Natura

Le pratiche di pesca fuori controllo e le riserve ittiche

Riserve ittiche sempre più povere, pesca illegale, pratiche industriali fuori controllo: un altro motivo di preoccupazione per la sicurezza alimentare.

La quantità di pesce pescato negli oceani di tutto il mondo negli ultimi 60 anni è stata sottovalutata di circa il 50 per cento. La discrepanza rispetto ai dati ufficiali è dovuta principalmente alla mancanza di informazione che si hanno sulla pesca condotta da piccole flotte di pescherecci, e sugli scarti della pesca stessa.

Sicurezza alimentare:
l'allarme per lo sfruttamento dei mari

Il picco nel 1996. Secondo la Fao, l'organizzazione per l'alimentazione e l'agricoltura delle Nazioni Unite, che da decenni raccoglie i dati a livello mondiale sulla pesca, la quantità di pescato è aumentata costantemente dal 1950 e ha raggiunto il picco nel 1996, con 86 milioni di tonnellate, per poi scendere a 77 milioni di tonnellate nel 2010.

Il lavoro di piccole flotte, e la pesca illegale, rendono difficile valutare il volume del pescato. © Free

Secondo i ricercatori della University of British Columbia (Canada) i dati non tengono conto della realtà dei fatti.

Questo perché la Fao riceve solo i dati della pesca su scala industriale, che non comprende i volumi di quella su piccola scala e quella cosiddetta di sussistenza. E non ha, è naturale, informazioni ufficiali sulla pesca illegale e sul pesce scartato durante le battute di pesca. Spiega Daniel Pauly, coordinatore della ricerca: «Secondo la nostra indagine il pescato è stato del 53% in più rispetto ai dati ufficiali. Ogni anno circa 32 milioni di tonnellate di pesci pescato non viene regolarmente denunciato».

Fino al 300%. Secondo Pauly, la Fao raccoglie i dati forniti dai singoli Paesi senza fare nessuna verifica o correzione: i numeri si riferiscono solo a ciò che viene ufficialmente registrato, ma c'è molta pesca in nero a cui nessuno fa riferimento.

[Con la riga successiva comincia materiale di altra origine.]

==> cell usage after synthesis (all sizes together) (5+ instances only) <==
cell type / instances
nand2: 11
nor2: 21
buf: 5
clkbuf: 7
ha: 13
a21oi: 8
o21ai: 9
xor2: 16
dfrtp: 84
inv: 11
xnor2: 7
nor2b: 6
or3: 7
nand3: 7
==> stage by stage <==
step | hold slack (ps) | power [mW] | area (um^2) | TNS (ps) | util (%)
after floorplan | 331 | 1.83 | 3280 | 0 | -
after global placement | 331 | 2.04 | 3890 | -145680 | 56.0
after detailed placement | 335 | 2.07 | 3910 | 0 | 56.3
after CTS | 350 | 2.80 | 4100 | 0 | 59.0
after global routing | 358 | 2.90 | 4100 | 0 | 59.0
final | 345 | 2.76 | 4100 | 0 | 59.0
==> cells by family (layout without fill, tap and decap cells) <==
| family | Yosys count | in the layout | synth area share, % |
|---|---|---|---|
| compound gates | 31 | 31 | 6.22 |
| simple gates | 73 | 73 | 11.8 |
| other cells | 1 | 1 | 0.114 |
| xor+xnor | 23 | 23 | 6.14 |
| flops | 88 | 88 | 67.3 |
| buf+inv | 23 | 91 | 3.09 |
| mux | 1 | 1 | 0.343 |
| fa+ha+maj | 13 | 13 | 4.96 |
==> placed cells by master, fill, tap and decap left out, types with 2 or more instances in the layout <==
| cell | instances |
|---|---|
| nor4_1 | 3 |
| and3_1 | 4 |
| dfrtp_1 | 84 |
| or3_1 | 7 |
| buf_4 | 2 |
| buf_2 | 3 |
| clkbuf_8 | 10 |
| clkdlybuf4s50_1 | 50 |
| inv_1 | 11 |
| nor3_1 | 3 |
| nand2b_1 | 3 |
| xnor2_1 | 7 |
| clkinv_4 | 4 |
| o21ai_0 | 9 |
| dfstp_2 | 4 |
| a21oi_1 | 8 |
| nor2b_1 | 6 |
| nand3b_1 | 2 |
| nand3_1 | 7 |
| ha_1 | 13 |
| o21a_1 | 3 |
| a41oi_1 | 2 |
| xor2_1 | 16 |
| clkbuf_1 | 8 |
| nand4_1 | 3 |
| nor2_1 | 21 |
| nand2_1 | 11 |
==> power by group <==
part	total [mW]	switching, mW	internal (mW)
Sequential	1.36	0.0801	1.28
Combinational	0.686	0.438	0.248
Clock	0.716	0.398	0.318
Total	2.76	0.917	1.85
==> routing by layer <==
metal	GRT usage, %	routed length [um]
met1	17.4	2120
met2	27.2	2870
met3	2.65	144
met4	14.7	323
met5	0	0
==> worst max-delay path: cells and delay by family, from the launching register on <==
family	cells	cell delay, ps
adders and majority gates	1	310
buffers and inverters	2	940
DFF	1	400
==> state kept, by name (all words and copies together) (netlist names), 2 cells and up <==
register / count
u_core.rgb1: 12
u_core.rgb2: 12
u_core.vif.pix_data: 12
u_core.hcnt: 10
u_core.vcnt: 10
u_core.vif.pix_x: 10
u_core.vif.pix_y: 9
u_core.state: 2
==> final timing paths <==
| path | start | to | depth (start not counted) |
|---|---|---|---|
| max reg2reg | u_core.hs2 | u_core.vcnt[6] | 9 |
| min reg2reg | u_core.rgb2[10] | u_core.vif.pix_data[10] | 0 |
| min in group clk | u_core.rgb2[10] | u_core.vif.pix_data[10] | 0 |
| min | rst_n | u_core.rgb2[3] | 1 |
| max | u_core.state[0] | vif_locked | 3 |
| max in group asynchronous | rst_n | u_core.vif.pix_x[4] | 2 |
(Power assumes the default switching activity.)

Nelle regioni insulari le quantità realmente pescate potrebbero essere anche del 300 per cento superiori a ciò che viene registrato, mentre nei Paesi industrializzati, a causa delle maggiori restrizioni, il pescato non ufficiale potrebbe essere appena del 20-30% in più. Secondo Pauly le evidenze di queste pratiche sono molte: basta verificare la contabilità di qualsiasi albergo di una località turistica insulare per accorgersi che le fatture emesse a favore di piccoli pescatori riguardano, complessivamente, enormi quantità di pescato, il quale non è segnalato alla Fao.

Difficile dire per quanto tempo ancora i mari potranno essere sfruttati come ai nostri giorni. © Getty

Come supermercati. La discrepanza tra dati ufficiali e reali vale anche per la riduzione del pescato degli ultimi anni: è diminuito molto più di quel che si dice ufficialmente, ma non perché consumiamo meno pesce. C'è pesce in circolazione, nei mari!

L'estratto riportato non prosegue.